*** Data supplied
==> config.mk <==
export PLATFORM = sky130hd
export DESIGN_NAME = onewire_bus_master
export DESIGN_NICKNAME = d
export VERILOG_FILES = /design/src/owm_pkg.sv /design/src/owm_in_stage.sv /design/src/owm_engine.sv /design/src/onewire_bus_master.sv
export SDC_FILE = /design/constraint.sdc
export NUM_CORES = 1
export LEC_CHECK = 0
export ABC_AREA = 1
export BUFFER_PORTS_ARGS = -buffer_cell sky130_fd_sc_hd__buf_2
export CAP_MARGIN = 15
export CORE_MARGIN = 2
export CORE_UTILIZATION = 62
export DETAILED_ROUTE_END_ITERATION = 10
export PLACE_DENSITY = 0.82
export SLEW_MARGIN = 20
export SYNTH_ARGS = -nofsm -noshare
export SYNTH_HDL_FRONTEND = slang
export SYNTH_SLANG_ARGS = --single-unit
export TNS_END_PERCENT = 20
==> constraint.sdc <==
create_clock -name clock -period 5.9 [get_ports clock]
set_input_delay 1.475 -clock clock [delete_from_list [all_inputs] [get_ports clock]]
set_output_delay 1.475 -clock clock [all_outputs]
set_load 0.05 [all_outputs]
==> src/owm_pkg.sv <==
// owm_pkg: shared types and constants of the 1-Wire bus master
// item and result records, command codes, slot phase encoding, slot durations
// no dependencies
package owm_pkg;

   // command codes carried in the mode field
   localparam logic [2:0] MODE_TICK       = 3'd0;
   localparam logic [2:0] MODE_RESET_PRES = 3'd1;
   localparam logic [2:0] MODE_WRITE_BYTE = 3'd2;
   localparam logic [2:0] MODE_READ_BYTE  = 3'd3;
   localparam logic [2:0] MODE_WRITE_BIT  = 3'd4;
   localparam logic [2:0] MODE_READ_BIT   = 3'd5;

   localparam int TPU_WIDTH   = 7;
   localparam int US_WIDTH    = 9;
   localparam int COUNT_WIDTH = 16;

   localparam logic [TPU_WIDTH-1:0] TPU_RESET = 7'd2;

   // slot durations in microseconds
   localparam logic [US_WIDTH-1:0] US_PRES_LOW  = 9'd480;
   localparam logic [US_WIDTH-1:0] US_PRES_WAIT = 9'd70;
   localparam logic [US_WIDTH-1:0] US_PRES_REC  = 9'd410;
   localparam logic [US_WIDTH-1:0] US_W1_LOW    = 9'd6;
   localparam logic [US_WIDTH-1:0] US_W0_LOW    = 9'd60;
   localparam logic [US_WIDTH-1:0] US_W1_REC    = 9'd64;
   localparam logic [US_WIDTH-1:0] US_W0_REC    = 9'd10;
   localparam logic [US_WIDTH-1:0] US_RD_LOW    = 9'd6;
   localparam logic [US_WIDTH-1:0] US_RD_WAIT   = 9'd9;
   localparam logic [US_WIDTH-1:0] US_RD_REC    = 9'd55;

   // slot phases, one-hot
   typedef enum logic [10:0] {
      PH_IDLE      = 11'b000_0000_0001,
      PH_PRES_LOW  = 11'b000_0000_0010,
      PH_PRES_WAIT = 11'b000_0000_0100,
      PH_PRES_REC  = 11'b000_0000_1000,
      PH_W1_LOW    = 11'b000_0001_0000,
      PH_W1_REC    = 11'b000_0010_0000,
      PH_W0_LOW    = 11'b000_0100_0000,
      PH_W0_REC    = 11'b000_1000_0000,
      PH_RD_LOW    = 11'b001_0000_0000,
      PH_RD_WAIT   = 11'b010_0000_0000,
      PH_RD_REC    = 11'b100_0000_0000
   } phase_type;

   // one request
   typedef struct packed {
      logic [2:0] mode;
      logic [7:0] write_data;
      logic       bus_level;
   } req_item_type;

   // one result
   typedef struct packed {
      logic       bus_drive_low;
      logic       idle;
      logic       command_rejected;
      logic       presence_done;
      logic       presence_found;
      logic       read_done;
      logic [7:0] read_value;
      logic       write_done;
   } rsp_item_type;

endpackage

==> src/owm_in_stage.sv <==
// owm_in_stage: input register of the 1-Wire bus master
// holds one request until the engine takes it; uses owm_pkg
module owm_in_stage (
   input  logic                  clock,
   input  logic                  reset,
   input  logic                  req_valid,
   output logic                  req_ready,
   input  owm_pkg::req_item_type req_item,
   input  logic                  take,
   output logic                  item_valid,
   output owm_pkg::req_item_type item
);
   import owm_pkg::*;

   logic         valid_ff, valid_in;
   req_item_type item_ff;

   // room when empty or when the held request leaves this cycle
   assign req_ready  = !valid_ff || take;
   assign valid_in   = (req_valid && req_ready) || (valid_ff && !take);
   assign item_valid = valid_ff;
   assign item       = item_ff;

   always_ff @(posedge clock) begin
      if (reset) begin
         valid_ff <= 1'b0;
      end else begin
         valid_ff <= valid_in;
      end
   end

   // payload
   always_ff @(posedge clock) begin
      if (req_valid && req_ready) begin
         item_ff <= req_item;
      end
   end

endmodule

==> src/owm_engine.sv <==
// owm_engine: slot phase machine, countdown, shift register and rate register
// one request is applied per step; uses owm_pkg
module owm_engine (
   input  logic                      clock,
   input  logic                      reset,
   input  logic                      csr_wr_en,
   input  logic [6:0]                csr_wr_data,
   input  logic                      step,
   input  owm_pkg::req_item_type     item,
   output owm_pkg::rsp_item_type     result
);
   import owm_pkg::*;

   logic [TPU_WIDTH-1:0]   tpu_ff;
   phase_type              phase_ff, phase_in;
   logic [COUNT_WIDTH-1:0] count_ff, count_in;
   logic [7:0]             shift_ff, shift_in;
   logic [2:0]             bits_ff, bits_in;
   logic                   single_ff, single_in;
   logic                   pres_ff, pres_in;

   logic                   load_en;
   logic [US_WIDTH-1:0]    load_us;
   logic [COUNT_WIDTH-1:0] product;
   logic [COUNT_WIDTH-1:0] load_count;
   logic                   is_cmd;
   logic                   rejected, pres_done, rd_done, wr_done;

   // slot length in ticks, at least one
   assign product    = COUNT_WIDTH'(load_us * tpu_ff);
   assign load_count = (product == '0) ? COUNT_WIDTH'(1) : product;
   assign is_cmd     = (item.mode >= MODE_RESET_PRES) && (item.mode <= MODE_READ_BIT);

   // next state for one request
   always_comb begin
      phase_in  = phase_ff;
      count_in  = count_ff;
      shift_in  = shift_ff;
      bits_in   = bits_ff;
      single_in = single_ff;
      pres_in   = pres_ff;
      load_en   = 1'b0;
      load_us   = US_PRES_LOW;
      rejected  = 1'b0;
      pres_done = 1'b0;
      rd_done   = 1'b0;
      wr_done   = 1'b0;
      if (is_cmd) begin
         if (phase_ff != PH_IDLE) begin
            rejected = 1'b1;
         end else begin
            case (item.mode)
               MODE_RESET_PRES: begin
                  pres_in  = 1'b0;
                  phase_in = PH_PRES_LOW;
                  load_en  = 1'b1;
                  load_us  = US_PRES_LOW;
               end
               MODE_WRITE_BYTE, MODE_WRITE_BIT: begin
                  single_in = (item.mode == MODE_WRITE_BIT);
                  bits_in   = (item.mode == MODE_WRITE_BIT) ? 3'd0 : 3'd7;
                  shift_in  = (item.mode == MODE_WRITE_BIT) ? 8'h00
                                                            : {1'b0, item.write_data[7:1]};
                  phase_in  = item.write_data[0] ? PH_W1_LOW : PH_W0_LOW;
                  load_en   = 1'b1;
                  load_us   = item.write_data[0] ? US_W1_LOW : US_W0_LOW;
               end
               default: begin
                  single_in = (item.mode == MODE_READ_BIT);
                  bits_in   = (item.mode == MODE_READ_BIT) ? 3'd0 : 3'd7;
                  shift_in  = 8'h00;
                  phase_in  = PH_RD_LOW;
                  load_en   = 1'b1;
                  load_us   = US_RD_LOW;
               end
            endcase
         end
      end else if (item.mode == MODE_TICK && phase_ff != PH_IDLE) begin
         if (count_ff > COUNT_WIDTH'(1)) begin
            count_in = count_ff - COUNT_WIDTH'(1);
         end else begin
            case (phase_ff)
               PH_PRES_LOW: begin
                  phase_in = PH_PRES_WAIT;
                  load_en  = 1'b1;
                  load_us  = US_PRES_WAIT;
               end
               PH_PRES_WAIT: begin
                  pres_in  = !item.bus_level;
                  phase_in = PH_PRES_REC;
                  load_en  = 1'b1;
                  load_us  = US_PRES_REC;
               end
               PH_PRES_REC: begin
                  phase_in  = PH_IDLE;
                  count_in  = '0;
                  pres_done = 1'b1;
               end
               PH_W1_LOW: begin
                  phase_in = PH_W1_REC;
                  load_en  = 1'b1;
                  load_us  = US_W1_REC;
               end
               PH_W0_LOW: begin
                  phase_in = PH_W0_REC;
                  load_en  = 1'b1;
                  load_us  = US_W0_REC;
               end
               PH_W1_REC, PH_W0_REC: begin
                  if (bits_ff != 3'd0) begin
                     bits_in  = bits_ff - 3'd1;
                     phase_in = shift_ff[0] ? PH_W1_LOW : PH_W0_LOW;
                     load_en  = 1'b1;
                     load_us  = shift_ff[0] ? US_W1_LOW : US_W0_LOW;
                     shift_in = {1'b0, shift_ff[7:1]};
                  end else begin
                     phase_in = PH_IDLE;
                     count_in = '0;
                     wr_done  = 1'b1;
                  end
               end
               PH_RD_LOW: begin
                  phase_in = PH_RD_WAIT;
                  load_en  = 1'b1;
                  load_us  = US_RD_WAIT;
               end
               PH_RD_WAIT: begin
                  shift_in = single_ff ? {7'd0, item.bus_level}
                                       : {item.bus_level, shift_ff[7:1]};
                  phase_in = PH_RD_REC;
                  load_en  = 1'b1;
                  load_us  = US_RD_REC;
               end
               PH_RD_REC: begin
                  if (bits_ff != 3'd0) begin
                     bits_in  = bits_ff - 3'd1;
                     phase_in = PH_RD_LOW;
                     load_en  = 1'b1;
                     load_us  = US_RD_LOW;
                  end else begin
                     phase_in = PH_IDLE;
                     count_in = '0;
                     rd_done  = 1'b1;
                  end
               end
               default: begin
                  phase_in = PH_IDLE;
                  count_in = '0;
               end
            endcase
         end
      end
      if (load_en) begin
         count_in = load_count;
      end
   end

   // result fields follow the phase after this request
   always_comb begin
      result.bus_drive_low    = (phase_in == PH_PRES_LOW) || (phase_in == PH_W1_LOW) ||
                                (phase_in == PH_W0_LOW) || (phase_in == PH_RD_LOW);
      result.idle             = (phase_in == PH_IDLE);
      result.command_rejected = rejected;
      result.presence_done    = pres_done;
      result.presence_found   = pres_in;
      result.read_done        = rd_done;
      result.read_value       = rd_done ? shift_ff : 8'h00;
      result.write_done       = wr_done;
   end

   // rate register
   always_ff @(posedge clock) begin
      if (reset) begin
         tpu_ff <= TPU_RESET;
      end else if (csr_wr_en) begin
         tpu_ff <= csr_wr_data;
      end
   end

   // sequence state
   always_ff @(posedge clock) begin
      if (reset) begin
         phase_ff  <= PH_IDLE;
         count_ff  <= '0;
         shift_ff  <= 8'hFF;
         bits_ff   <= 3'd0;
         single_ff <= 1'b0;
         pres_ff   <= 1'b0;
      end else if (step) begin
         phase_ff  <= phase_in;
         count_ff  <= count_in;
         shift_ff  <= shift_in;
         bits_ff   <= bits_in;
         single_ff <= single_in;
         pres_ff   <= pres_in;
      end
   end

endmodule

==> src/onewire_bus_master.sv <==
// onewire_bus_master: top level of the single-device 1-Wire bus master
// input register, slot engine and result register; uses owm_pkg, owm_in_stage, owm_engine
//
// Each request is one tick (mode 0) or one command (modes 1 to 5); every request gives
// exactly one response carrying the line drive level, idle flag and done pulses. A request
// is registered in the input stage, applied to the phase machine and written to the response
// register; with rsp_ready high the block takes one request per clock. The slot timing is
// counted in tick requests, csr_wr_data ticks per microsecond (reset value 2, zero counts as
// one tick per slot); write it only while the bus is idle. Commands sent while a sequence
// runs are answered with command_rejected and otherwise ignored; modes 6 and 7 do nothing.
module onewire_bus_master (
   input  logic       clock,
   input  logic       reset,
   input  logic       req_valid,
   output logic       req_ready,
   input  logic [2:0] req_mode,
   input  logic [7:0] req_write_data,
   input  logic       req_bus_level,
   output logic       rsp_valid,
   input  logic       rsp_ready,
   output logic       rsp_bus_drive_low,
   output logic       rsp_idle,
   output logic       rsp_command_rejected,
   output logic       rsp_presence_done,
   output logic       rsp_presence_found,
   output logic       rsp_read_done,
   output logic [7:0] rsp_read_value,
   output logic       rsp_write_done,
   input  logic       csr_wr_en,
   input  logic [6:0] csr_wr_data
);
   import owm_pkg::*;

   req_item_type req_item, item;
   rsp_item_type result, rsp_ff;
   logic         item_valid, step, rsp_valid_ff, rsp_valid_in;

   assign req_item.mode       = req_mode;
   assign req_item.write_data = req_write_data;
   assign req_item.bus_level  = req_bus_level;

   // engine steps when a request is held and the response slot is free
   assign step = item_valid && (!rsp_valid_ff || rsp_ready);

   owm_in_stage u_in_stage (
      .clock      (clock),
      .reset      (reset),
      .req_valid  (req_valid),
      .req_ready  (req_ready),
      .req_item   (req_item),
      .take       (step),
      .item_valid (item_valid),
      .item       (item)
   );

   owm_engine u_engine (
      .clock       (clock),
      .reset       (reset),
      .csr_wr_en   (csr_wr_en),
      .csr_wr_data (csr_wr_data),
      .step        (step),
      .item        (item),
      .result      (result)
   );

   // response register
   assign rsp_valid_in = step || (rsp_valid_ff && !rsp_ready);

   always_ff @(posedge clock) begin
      if (reset) begin
         rsp_valid_ff <= 1'b0;
      end else begin
         rsp_valid_ff <= rsp_valid_in;
      end
   end

   always_ff @(posedge clock) begin
      if (step) begin
         rsp_ff <= result;
      end
   end

   assign rsp_valid            = rsp_valid_ff;
   assign rsp_bus_drive_low    = rsp_ff.bus_drive_low;
   assign rsp_idle             = rsp_ff.idle;
   assign rsp_command_rejected = rsp_ff.command_rejected;
   assign rsp_presence_done    = rsp_ff.presence_done;
   assign rsp_presence_found   = rsp_ff.presence_found;
   assign rsp_read_done        = rsp_ff.read_done;
   assign rsp_read_value       = rsp_ff.read_value;
   assign rsp_write_done       = rsp_ff.write_done;

endmodule

==> impl_metrics.json <==
{
  "p_int_mw": 1.16,
  "cts_made_buffers": 9,
  "root_buffer": "clkbuf_8",
  "outcome": "finished clean",
  "drv_slew": 0,
  "final_util_pct": 73.5,
  "drc": 0,
  "reg2regPathDepth": 28,
  "viasPerCell": 5.59,
  "start_util_pct": 64.1,
  "diodes": 0,
  "gp_congestion": 0.952,
  "vias": 5836,
  "finalClockSkew_ps": 12.4,
  "reg2reg_slack_ps": 310,
  "relSlewSlack_pct": 36.1,
  "final_area_um2": 7180,
  "drtIter0Drc": 337,
  "dp_slack_ps": -57.4,
  "crit_buf_inv": 4,
  "critPathKind": "reg -> reg",
  "final_antenna_net_count": 0,
  "syn_nets": 944,
  "dieArea_um2": 10900,
  "power_frac_clock_pct": 21.3,
  "setup_ws_ps": 305,
  "finalSetupTns_ps": 0,
  "clock_sinks": 76,
  "core-area_um2": 9770,
  "worstPathArrival_ps": 5910,
  "peakVddDrop_v": 0.000205,
  "io_pins": 41,
  "synth_flop_cell": "dfxtp_1",
  "grt_usage_pct": 29.5,
  "start_kind": "flop",
  "areaGrowthSynthToFinish_pct": 14.6,
  "hold_viol": 0,
  "worstHoldPathType": "reg -> reg",
  "cp.required_ps": 6210,
  "syn_inst": 847,
  "end_kind": "flop",
  "holdCritStartpoint": "u_engine.bits_ff[1]",
  "finalCritPeriodShare_pct": 94.8,
  "die_h_um": 105,
  "worstMarginPinSlew_ps": 958,
  "layout-drive-gt1-share_pct": 19.1,
  "antenna_found_initial": 0,
  "path_max_fanout": 6,
  "cpMostUsedCell": "nand2_1",
  "ys_ff_latch": 76,
  "routed.top_layer": "met4",
  "synth_edf_count": 27,
  "first_global_vias": 5654,
  "overflow": 0,
  "postPlaceCellArea_um2": 6620,
  "yosysSeqAreaShare_pct": 28.6,
  "setup_viol": 0,
  "wl_met1_um": 6760,
  "power_mw": 2.02,
  "grt_pass1_wl_um": 26000,
  "wl_met3_um": 778,
  "layout_common_cells": "134 x nand2_1, 120 x nor2_1, 117 x inv_1",
  "synthArstFlopShare_pct": 0,
  "slowest_delay_ps": 520,
  "slowest_stage": "fa_1",
  "cellPowerDensity_nw_per_um2": 280,
  "cts_tree": "done",
  "syn_area_um2": 6270,
  "wl_per_cell_um": 15.3,
  "r2r-end": "u_engine.count_ff[0]",
  "placed_cells": 1013,
  "path_clk_slew_ps": 90,
  "combPwrFrac_pct": 49.2,
  "wl_met2_um": 8050,
  "hold_depth": 2,
  "power_switching_mw": 0.859,
  "final_cells": 1044,
  "final_common_cell": "nand2_1",
  "io_buffers": 40,
  "whs_ps": 469,
  "avgSynthCellArea_um2": 7.40,
  "leakagePower_nw": 3.63,
  "grt_max_degree": 32,
  "dp_hpwl_um": 11900,
  "crit_family": "adder cells",
  "drt_pre_antenna_iters": 5,
  "clk-insertion-delay-late_ps": 370,
  "die_w_um": 105,
  "r2r-start": "u_engine.bits_ff[0]",
  "hold_end": "u_engine.bits_ff[1]",
  "p_seq_share_pct": 29.5,
  "period_minus_slack_ps": 5590,
  "max_freq_ghz": 0.179,
  "rows": 36,
  "wl_um": 16000,
  "swShare_pct": 42.6,
  "htreeDepth": 3,
  "cts_buffer_depth": 2,
  "final_nets": 1003,
  "yosysWarnings": 0,
  "maxCapViolCount": 0,
  "synth_cell_types": 44
}
-- sequential cells by signal (all words and copies together) (netlist names), 3 cells and up --
| name | count |
|---|---|
| u_engine.tpu_ff | 7 |
| u_engine.shift_ff | 8 |
| rsp_read_value | 8 |
| u_engine.bits_ff | 3 |
| u_in_stage.item | 12 |
| u_engine.phase_ff | 11 |
| u_engine.count_ff | 16 |
-- metal layers --
layer	global-route usage, %	vias up
met5	0	-
met4	11.4	0
met3	5.12	39
met2	51.1	181
met1	36.5	2751
li1	-	2865
-- worst reg2reg max path: cells and delay by family (launching register included) --
kind / cells / cell delay [ps]
fa+ha+maj: 7 / 2610
simple gates: 14 / 1660
buf+inv: 4 / 550
compound gates: 3 / 400
flops: 1 / 330
-- cell families after synthesis --
| kind of cell | after synthesis | synth area share [%] |
|---|---|---|
| XOR/XNOR | 26 | 3.63 |
| AO/OA/AOI/OAI | 156 | 14.3 |
| adder cells (fa/ha/maj) | 73 | 18.5 |
| AND/OR/NAND/NOR | 370 | 25.8 |
| flip-flops | 76 | 28.6 |
| buffers and inverters | 146 | 9.18 |
-- layout make-up --
class                           count  area [µm²]
Clock buffer                        9         124
Clock inverter                      7        80.1
Fill cell                         783        2590
Inverter                          130         492
Multi-Input combinational cell    625        4130
Sequential cell                    76        1810
Tap cell                          133         166
Timing Repair Buffer               64         384
-- what timing repair did --
action | 4_1_cts | 5_1_grt
endpoints found under the setup margin | 4 | 10
gates resized for setup | 1 | 63
pin swaps | 2 | 18
endpoints found under the hold margin | 0 | 0
setup buffers | 4 | 11
hold buffers | 0 | 0
-- how the worst max path moves through the flow --
stage                         start                   end  slack, ps  cells past startpoint
2_1_floorplan  u_engine.phase_ff[7]  u_engine.count_ff[0]        640                     32
3_3_place_gp   u_engine.phase_ff[6]  u_engine.count_ff[0]        -20                     32
3_5_place_dp   u_engine.phase_ff[6]  u_engine.count_ff[0]        -60                     31
4_1_cts        u_engine.phase_ff[5]  u_engine.count_ff[0]         10                     31
5_1_grt        u_engine.phase_ff[0]  u_engine.count_ff[0]        -90                     33
6_report        u_engine.bits_ff[0]  u_engine.count_ff[0]        310                     28
-- cell usage after synthesis, types with 2 or more instances --
master / count / area (µm²)
a21oi_1: 63 / 315
a21o_1: 2 / 15.0
nand4_1: 5 / 31.3
nor4_1: 3 / 18.8
or2_0: 2 / 12.5
inv_1: 120 / 450
o31ai_4: 2 / 42.5
edfxtp_1: 27 / 811
nor3_1: 15 / 75.1
fa_1: 33 / 661
nor2_4: 4 / 45.0
nand2_1: 145 / 544
o21ai_2: 3 / 26.3
buf_6: 3 / 33.8
o21bai_1: 3 / 22.5
nand3_1: 41 / 205
clkbuf_1: 9 / 33.8
a31oi_1: 5 / 31.3
nand2_4: 4 / 45.0
or2_2: 2 / 12.5
buf_2: 2 / 10.0
ha_1: 40 / 500
inv_2: 9 / 33.8
xor2_1: 19 / 166
a32oi_1: 6 / 52.6
o21ai_1: 8 / 40.0
o211ai_1: 5 / 37.5
o21ai_0: 54 / 270
dfxtp_1: 49 / 981
nor2_1: 128 / 480
xnor2_1: 7 / 61.3
nor2_2: 10 / 62.6
nand2_2: 8 / 50.1
-- power groups by stage --
| stage | logic, mW | clock network, mW | registers (mW) |
|---|---|---|---|
| floorplan | 0.656 | 0 | 0.617 |
| global placement | 0.829 | 0 | 0.605 |
| detailed placement | 0.846 | 0 | 0.606 |
| CTS | 0.860 | 0.433 | 0.594 |
| global route | 1.11 | 0.456 | 0.599 |
| finish | 0.991 | 0.429 | 0.595 |
Note: power is estimated with default switching activity, not from simulation.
******
▶ **What is required**
Out of the records above, pull each line containing the word "synthesis".

▶ **Written solution**
-- cell families after synthesis --
| kind of cell | after synthesis | synth area share [%] |
-- cell usage after synthesis, types with 2 or more instances --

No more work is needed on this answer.